> WORK TASK
From the listing below, retype exactly the line holding "export IMPL_place_area_um2=2281", the line holding "export IMPL_period_share=0.9200", and the lines between them; skip everything else.

> LISTED ENTRIES
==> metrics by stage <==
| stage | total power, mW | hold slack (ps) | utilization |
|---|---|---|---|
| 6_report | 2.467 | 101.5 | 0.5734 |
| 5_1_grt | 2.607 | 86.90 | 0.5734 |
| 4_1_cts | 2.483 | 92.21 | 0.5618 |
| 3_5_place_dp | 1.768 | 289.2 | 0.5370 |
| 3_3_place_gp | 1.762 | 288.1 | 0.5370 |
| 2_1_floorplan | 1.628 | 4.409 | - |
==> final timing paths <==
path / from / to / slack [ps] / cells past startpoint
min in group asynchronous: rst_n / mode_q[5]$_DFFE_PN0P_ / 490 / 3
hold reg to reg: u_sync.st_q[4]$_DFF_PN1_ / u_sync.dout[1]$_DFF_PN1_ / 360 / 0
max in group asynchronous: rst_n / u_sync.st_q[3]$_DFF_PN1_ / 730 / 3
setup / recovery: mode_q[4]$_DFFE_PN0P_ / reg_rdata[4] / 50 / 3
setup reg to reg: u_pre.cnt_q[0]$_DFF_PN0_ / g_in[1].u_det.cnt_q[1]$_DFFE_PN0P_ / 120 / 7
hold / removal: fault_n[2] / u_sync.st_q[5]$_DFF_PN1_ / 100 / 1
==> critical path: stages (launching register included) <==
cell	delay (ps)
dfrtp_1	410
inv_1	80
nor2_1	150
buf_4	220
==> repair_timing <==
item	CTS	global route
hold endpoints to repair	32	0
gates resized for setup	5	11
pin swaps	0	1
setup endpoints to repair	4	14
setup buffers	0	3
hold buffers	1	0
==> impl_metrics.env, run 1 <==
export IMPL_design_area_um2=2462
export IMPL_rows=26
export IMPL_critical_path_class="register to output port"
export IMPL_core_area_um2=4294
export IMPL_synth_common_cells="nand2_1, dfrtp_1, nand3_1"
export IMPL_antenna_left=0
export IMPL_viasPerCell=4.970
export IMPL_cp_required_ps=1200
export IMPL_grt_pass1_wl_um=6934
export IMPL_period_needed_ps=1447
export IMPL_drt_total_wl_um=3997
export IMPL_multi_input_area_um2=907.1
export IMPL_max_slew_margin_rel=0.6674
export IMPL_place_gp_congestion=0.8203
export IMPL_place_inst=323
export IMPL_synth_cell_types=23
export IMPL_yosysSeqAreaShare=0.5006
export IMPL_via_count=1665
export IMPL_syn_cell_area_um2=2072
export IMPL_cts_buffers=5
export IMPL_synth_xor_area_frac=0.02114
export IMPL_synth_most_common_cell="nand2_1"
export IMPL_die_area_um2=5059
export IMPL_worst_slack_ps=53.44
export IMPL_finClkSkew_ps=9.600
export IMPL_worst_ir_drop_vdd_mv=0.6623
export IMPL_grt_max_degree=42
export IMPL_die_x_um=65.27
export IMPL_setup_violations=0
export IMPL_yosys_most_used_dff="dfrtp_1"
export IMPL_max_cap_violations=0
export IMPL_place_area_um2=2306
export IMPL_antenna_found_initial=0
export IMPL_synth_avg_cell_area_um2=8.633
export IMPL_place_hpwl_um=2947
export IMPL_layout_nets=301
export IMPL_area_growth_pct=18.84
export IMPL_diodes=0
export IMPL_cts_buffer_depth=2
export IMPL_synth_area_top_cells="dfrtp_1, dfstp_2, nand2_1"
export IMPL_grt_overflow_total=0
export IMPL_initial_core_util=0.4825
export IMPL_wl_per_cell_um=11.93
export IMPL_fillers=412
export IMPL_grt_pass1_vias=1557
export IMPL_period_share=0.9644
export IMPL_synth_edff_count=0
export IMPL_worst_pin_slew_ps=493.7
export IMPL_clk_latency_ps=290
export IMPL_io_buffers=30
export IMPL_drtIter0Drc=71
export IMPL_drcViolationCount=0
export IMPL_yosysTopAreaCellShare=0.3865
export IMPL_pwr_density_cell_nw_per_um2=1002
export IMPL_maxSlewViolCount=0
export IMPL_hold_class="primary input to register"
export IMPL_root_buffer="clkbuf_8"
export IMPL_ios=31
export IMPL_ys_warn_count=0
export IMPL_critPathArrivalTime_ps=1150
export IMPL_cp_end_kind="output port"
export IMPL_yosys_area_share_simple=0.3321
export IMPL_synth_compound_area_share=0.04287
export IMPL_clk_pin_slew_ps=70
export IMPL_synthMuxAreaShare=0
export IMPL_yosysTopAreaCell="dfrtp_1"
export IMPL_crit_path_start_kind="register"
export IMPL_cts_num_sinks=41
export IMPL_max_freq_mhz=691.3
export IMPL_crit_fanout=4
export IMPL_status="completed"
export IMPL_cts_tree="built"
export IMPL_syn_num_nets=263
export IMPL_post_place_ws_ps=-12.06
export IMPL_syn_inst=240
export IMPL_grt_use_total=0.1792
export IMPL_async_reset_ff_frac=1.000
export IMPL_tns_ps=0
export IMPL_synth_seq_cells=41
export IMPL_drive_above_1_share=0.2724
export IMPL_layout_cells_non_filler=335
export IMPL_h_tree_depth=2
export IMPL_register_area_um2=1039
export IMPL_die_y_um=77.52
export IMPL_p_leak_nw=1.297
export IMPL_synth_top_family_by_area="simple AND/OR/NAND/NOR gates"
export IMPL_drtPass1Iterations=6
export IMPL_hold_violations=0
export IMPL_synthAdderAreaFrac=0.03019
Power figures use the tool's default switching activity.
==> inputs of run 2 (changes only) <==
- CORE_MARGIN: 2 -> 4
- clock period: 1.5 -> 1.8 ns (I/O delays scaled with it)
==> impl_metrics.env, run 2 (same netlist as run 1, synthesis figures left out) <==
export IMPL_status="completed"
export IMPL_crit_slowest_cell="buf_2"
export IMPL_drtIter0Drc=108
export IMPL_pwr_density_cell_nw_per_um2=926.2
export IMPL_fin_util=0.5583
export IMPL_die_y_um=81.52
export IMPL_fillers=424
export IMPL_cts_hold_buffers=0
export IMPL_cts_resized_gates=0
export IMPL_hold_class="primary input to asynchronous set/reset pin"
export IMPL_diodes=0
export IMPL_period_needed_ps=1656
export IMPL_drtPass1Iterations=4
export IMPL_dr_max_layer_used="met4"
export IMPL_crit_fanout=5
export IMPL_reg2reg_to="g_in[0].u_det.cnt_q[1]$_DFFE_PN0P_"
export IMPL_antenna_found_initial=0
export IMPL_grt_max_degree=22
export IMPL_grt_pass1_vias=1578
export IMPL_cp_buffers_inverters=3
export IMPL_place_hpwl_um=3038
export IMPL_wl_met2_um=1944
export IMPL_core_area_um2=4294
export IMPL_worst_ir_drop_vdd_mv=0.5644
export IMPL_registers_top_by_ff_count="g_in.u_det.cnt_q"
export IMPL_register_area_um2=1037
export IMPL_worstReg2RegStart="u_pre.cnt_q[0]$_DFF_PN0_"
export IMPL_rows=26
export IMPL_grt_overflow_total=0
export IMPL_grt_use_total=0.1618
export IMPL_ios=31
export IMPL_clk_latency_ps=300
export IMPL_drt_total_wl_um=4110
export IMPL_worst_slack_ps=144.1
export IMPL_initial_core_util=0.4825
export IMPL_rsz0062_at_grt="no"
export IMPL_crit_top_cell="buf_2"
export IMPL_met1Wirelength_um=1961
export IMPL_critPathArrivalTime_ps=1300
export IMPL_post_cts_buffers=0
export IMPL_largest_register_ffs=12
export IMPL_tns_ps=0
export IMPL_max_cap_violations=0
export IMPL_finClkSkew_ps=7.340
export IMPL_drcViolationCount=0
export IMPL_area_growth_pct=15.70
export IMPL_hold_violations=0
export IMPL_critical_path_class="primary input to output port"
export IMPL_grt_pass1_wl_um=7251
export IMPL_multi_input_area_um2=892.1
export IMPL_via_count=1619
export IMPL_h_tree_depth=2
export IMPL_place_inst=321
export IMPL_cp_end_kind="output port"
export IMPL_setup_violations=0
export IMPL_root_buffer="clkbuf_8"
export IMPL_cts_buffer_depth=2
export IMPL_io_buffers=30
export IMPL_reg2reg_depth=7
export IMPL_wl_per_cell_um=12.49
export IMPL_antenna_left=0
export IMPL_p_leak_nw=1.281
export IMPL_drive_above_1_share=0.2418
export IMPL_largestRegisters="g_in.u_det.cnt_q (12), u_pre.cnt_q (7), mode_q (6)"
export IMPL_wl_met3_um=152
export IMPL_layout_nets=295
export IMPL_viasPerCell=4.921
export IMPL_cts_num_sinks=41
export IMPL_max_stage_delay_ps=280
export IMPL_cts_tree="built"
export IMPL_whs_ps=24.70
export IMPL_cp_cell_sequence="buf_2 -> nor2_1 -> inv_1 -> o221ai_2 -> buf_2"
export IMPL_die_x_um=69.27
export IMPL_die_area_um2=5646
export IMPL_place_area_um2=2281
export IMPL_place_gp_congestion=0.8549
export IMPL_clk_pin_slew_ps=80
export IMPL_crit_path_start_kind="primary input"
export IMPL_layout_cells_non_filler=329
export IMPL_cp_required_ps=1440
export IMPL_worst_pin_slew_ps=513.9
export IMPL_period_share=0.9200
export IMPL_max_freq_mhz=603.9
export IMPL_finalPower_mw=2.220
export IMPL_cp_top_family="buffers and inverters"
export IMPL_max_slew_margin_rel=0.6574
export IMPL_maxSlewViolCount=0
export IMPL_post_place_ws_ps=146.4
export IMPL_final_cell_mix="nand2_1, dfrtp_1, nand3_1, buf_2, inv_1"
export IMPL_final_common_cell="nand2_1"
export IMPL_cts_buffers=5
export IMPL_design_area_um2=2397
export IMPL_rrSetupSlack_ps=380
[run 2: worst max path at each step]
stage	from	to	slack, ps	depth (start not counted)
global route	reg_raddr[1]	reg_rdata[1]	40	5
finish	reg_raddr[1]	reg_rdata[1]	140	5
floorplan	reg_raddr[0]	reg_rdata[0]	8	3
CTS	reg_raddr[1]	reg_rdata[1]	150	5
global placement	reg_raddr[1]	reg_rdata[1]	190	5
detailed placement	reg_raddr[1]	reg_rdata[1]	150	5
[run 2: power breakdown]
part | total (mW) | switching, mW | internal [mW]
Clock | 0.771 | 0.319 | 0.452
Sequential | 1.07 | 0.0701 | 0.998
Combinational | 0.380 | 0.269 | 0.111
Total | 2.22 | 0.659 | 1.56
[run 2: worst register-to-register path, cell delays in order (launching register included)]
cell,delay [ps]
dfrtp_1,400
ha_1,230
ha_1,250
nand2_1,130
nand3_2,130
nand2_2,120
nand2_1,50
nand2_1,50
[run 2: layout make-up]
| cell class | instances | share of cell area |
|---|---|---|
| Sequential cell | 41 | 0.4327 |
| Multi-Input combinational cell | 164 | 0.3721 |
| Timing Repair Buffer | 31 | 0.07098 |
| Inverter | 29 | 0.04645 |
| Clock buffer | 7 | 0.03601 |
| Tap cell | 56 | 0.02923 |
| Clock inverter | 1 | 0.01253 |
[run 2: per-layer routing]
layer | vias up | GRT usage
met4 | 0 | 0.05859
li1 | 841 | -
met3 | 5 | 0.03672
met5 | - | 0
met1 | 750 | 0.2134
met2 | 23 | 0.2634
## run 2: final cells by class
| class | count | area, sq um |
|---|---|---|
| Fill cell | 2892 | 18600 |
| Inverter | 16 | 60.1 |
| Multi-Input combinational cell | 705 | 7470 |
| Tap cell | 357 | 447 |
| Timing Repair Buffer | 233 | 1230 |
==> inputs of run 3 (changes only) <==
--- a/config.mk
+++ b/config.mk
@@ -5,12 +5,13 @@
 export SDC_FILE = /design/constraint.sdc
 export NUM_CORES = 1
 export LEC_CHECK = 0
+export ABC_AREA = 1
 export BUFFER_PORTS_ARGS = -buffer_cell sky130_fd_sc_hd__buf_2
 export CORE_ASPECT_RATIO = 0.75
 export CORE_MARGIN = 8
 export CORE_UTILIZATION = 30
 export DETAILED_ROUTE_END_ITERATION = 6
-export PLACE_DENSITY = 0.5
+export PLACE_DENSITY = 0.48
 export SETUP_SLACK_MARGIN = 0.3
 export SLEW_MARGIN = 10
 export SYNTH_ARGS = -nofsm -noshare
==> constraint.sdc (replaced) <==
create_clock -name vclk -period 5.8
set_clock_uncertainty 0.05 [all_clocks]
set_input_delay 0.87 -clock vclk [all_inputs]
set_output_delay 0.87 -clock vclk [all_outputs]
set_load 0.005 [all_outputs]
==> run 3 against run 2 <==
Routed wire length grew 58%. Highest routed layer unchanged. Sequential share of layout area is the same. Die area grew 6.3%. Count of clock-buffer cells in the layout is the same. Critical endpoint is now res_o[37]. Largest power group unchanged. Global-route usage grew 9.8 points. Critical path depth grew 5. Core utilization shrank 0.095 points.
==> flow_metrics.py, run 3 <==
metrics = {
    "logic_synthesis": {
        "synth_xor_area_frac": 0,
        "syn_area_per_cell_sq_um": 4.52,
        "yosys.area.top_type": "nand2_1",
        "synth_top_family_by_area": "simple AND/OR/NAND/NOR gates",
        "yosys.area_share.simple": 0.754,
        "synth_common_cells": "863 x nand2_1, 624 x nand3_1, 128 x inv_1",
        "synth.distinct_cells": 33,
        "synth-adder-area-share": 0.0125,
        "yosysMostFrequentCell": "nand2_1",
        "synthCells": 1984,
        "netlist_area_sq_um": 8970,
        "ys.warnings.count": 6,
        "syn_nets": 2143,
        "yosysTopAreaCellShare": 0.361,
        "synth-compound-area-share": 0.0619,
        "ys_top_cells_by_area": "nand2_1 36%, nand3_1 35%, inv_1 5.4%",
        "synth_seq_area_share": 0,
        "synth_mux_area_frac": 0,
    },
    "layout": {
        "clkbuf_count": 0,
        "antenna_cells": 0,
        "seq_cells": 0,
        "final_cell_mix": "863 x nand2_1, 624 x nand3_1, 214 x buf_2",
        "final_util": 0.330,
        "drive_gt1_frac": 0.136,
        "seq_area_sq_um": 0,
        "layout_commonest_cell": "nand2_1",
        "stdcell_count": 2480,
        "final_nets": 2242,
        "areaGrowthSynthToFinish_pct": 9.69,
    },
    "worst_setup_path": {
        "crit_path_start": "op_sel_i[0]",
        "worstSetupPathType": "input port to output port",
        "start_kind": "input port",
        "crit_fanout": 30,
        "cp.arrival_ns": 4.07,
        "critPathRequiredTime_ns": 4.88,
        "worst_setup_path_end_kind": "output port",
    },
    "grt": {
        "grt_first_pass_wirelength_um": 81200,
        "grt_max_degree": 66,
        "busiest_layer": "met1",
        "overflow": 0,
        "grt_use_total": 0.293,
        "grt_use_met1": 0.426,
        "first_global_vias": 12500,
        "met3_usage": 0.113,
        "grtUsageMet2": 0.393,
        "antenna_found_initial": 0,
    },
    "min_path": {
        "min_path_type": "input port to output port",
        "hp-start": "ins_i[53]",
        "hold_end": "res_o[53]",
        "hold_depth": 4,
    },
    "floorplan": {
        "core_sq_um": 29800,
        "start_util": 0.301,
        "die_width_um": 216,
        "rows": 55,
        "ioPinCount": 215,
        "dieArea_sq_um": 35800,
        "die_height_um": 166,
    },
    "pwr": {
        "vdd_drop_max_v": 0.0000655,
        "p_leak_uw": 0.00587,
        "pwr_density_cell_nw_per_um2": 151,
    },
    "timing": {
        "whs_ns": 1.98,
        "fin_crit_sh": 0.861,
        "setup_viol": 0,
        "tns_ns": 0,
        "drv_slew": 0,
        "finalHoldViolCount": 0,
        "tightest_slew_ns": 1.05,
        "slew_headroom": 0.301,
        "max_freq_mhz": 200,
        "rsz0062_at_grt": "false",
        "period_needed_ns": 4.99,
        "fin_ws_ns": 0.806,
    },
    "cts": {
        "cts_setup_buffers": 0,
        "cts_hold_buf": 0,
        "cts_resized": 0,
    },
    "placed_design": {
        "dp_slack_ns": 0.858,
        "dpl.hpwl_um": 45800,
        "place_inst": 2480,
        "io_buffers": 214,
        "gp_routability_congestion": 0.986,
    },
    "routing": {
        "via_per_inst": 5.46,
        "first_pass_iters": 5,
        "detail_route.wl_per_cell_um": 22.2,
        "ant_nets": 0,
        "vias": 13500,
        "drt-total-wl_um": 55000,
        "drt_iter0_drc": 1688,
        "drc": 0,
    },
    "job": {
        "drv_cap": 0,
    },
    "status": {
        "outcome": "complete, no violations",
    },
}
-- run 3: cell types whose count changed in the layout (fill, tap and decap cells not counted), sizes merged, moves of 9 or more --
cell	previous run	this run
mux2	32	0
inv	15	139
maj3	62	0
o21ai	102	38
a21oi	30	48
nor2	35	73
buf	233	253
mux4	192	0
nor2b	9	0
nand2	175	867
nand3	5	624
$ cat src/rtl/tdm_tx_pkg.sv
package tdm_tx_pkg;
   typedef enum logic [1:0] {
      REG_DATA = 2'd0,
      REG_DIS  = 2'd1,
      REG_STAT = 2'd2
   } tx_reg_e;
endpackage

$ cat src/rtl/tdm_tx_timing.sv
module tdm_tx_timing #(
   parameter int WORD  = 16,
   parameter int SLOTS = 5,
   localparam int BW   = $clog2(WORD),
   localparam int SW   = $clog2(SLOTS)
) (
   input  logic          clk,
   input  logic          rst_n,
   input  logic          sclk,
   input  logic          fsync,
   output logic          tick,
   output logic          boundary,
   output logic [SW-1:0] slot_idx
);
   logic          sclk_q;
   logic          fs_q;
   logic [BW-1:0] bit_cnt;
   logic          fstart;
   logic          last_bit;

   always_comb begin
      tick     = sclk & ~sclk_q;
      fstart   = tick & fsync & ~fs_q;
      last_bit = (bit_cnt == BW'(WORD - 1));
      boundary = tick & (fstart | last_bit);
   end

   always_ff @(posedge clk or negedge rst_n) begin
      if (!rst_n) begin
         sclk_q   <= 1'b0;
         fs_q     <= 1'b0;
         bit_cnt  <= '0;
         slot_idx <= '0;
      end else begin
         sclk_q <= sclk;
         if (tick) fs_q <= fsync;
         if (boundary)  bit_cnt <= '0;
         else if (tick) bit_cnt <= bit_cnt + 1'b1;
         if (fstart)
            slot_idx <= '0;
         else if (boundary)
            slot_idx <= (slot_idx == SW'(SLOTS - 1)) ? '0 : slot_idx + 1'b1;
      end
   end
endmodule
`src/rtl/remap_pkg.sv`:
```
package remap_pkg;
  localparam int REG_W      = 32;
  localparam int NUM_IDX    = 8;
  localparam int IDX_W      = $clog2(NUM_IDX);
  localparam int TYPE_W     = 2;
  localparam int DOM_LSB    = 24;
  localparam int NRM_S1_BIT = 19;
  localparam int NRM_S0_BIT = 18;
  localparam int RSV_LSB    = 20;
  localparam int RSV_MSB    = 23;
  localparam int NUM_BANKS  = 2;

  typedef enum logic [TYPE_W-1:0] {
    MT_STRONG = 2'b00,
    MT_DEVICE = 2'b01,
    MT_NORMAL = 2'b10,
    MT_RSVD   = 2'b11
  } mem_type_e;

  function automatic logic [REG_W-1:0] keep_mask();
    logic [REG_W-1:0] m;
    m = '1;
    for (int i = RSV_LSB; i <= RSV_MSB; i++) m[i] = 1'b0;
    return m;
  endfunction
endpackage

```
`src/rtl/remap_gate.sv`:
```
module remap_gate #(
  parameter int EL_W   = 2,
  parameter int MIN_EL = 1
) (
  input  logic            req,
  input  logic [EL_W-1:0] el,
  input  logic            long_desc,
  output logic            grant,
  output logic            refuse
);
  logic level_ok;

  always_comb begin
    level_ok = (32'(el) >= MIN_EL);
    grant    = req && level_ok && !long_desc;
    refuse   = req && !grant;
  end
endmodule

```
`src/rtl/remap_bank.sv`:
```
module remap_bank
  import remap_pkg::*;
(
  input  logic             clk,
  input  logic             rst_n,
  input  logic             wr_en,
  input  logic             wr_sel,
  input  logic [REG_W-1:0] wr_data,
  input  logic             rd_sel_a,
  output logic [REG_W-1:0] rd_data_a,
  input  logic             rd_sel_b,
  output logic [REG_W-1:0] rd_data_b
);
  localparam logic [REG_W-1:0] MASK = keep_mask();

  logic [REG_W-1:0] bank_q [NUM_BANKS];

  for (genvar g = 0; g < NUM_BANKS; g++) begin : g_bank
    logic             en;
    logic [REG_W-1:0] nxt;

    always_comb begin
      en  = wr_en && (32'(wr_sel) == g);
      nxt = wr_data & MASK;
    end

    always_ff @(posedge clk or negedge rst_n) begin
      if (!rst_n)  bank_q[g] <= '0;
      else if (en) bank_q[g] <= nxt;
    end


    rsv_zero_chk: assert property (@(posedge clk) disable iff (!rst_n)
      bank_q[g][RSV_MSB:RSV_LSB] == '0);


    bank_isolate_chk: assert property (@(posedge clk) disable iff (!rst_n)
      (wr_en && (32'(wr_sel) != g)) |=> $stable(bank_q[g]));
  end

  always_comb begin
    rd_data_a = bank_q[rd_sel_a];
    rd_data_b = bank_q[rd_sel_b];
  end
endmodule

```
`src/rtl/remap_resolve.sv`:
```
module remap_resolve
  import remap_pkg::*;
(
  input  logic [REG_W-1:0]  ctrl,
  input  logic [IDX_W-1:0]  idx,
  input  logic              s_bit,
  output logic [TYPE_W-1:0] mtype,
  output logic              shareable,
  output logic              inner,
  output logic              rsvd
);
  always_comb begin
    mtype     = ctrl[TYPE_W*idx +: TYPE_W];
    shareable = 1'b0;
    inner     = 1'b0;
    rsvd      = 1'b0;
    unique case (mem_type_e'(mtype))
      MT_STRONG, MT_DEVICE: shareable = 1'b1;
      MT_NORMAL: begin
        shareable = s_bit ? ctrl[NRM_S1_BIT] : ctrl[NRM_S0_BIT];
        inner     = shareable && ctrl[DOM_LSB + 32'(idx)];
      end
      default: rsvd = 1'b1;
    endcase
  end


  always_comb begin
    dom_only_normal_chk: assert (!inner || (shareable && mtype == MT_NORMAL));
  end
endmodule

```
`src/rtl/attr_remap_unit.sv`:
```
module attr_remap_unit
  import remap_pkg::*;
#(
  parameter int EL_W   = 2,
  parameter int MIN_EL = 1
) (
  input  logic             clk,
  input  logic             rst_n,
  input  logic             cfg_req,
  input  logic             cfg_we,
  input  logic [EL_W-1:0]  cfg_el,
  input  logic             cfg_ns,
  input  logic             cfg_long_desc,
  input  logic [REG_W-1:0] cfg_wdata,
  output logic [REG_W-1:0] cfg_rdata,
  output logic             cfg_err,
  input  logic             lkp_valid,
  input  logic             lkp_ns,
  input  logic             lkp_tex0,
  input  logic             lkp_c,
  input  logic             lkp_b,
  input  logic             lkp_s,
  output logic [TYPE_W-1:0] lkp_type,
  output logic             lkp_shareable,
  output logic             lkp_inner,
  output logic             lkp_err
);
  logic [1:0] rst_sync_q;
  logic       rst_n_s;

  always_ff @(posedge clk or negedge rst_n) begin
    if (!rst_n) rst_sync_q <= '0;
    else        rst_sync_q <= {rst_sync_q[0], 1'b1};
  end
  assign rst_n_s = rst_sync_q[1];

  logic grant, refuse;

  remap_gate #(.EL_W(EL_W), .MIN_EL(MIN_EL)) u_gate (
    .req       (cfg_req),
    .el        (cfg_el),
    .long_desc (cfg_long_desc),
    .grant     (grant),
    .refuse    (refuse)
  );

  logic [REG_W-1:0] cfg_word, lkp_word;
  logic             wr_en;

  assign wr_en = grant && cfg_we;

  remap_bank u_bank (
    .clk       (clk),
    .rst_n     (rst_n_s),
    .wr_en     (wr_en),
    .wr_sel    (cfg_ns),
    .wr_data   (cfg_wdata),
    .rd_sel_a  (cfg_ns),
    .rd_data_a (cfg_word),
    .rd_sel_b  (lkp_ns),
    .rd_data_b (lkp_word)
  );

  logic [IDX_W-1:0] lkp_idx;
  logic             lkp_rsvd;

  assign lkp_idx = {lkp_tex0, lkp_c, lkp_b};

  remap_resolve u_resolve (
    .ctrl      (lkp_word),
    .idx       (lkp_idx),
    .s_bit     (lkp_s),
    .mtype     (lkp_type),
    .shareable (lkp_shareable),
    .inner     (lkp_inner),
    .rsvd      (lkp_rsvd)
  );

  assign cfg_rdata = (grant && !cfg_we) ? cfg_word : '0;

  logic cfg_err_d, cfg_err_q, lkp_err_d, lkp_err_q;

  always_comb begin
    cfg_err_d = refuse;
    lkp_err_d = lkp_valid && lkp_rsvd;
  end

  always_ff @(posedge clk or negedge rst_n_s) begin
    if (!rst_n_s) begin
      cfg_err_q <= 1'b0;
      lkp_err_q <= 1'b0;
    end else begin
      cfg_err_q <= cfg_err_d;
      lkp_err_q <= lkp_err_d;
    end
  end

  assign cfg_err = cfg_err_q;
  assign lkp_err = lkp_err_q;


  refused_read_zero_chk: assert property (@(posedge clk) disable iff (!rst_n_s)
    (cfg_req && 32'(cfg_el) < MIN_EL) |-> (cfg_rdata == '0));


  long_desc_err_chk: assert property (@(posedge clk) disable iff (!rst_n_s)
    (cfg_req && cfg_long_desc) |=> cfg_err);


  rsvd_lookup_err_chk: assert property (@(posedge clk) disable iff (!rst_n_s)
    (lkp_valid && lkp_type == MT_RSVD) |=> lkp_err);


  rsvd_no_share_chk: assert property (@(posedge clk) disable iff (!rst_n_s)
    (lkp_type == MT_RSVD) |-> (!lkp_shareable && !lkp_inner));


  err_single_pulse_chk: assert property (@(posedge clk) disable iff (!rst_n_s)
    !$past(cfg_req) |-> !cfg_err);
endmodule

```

> SOLUTION
export IMPL_place_area_um2=2281
export IMPL_place_gp_congestion=0.8549
export IMPL_clk_pin_slew_ps=80
export IMPL_crit_path_start_kind="primary input"
export IMPL_layout_cells_non_filler=329
export IMPL_cp_required_ps=1440
export IMPL_worst_pin_slew_ps=513.9
export IMPL_period_share=0.9200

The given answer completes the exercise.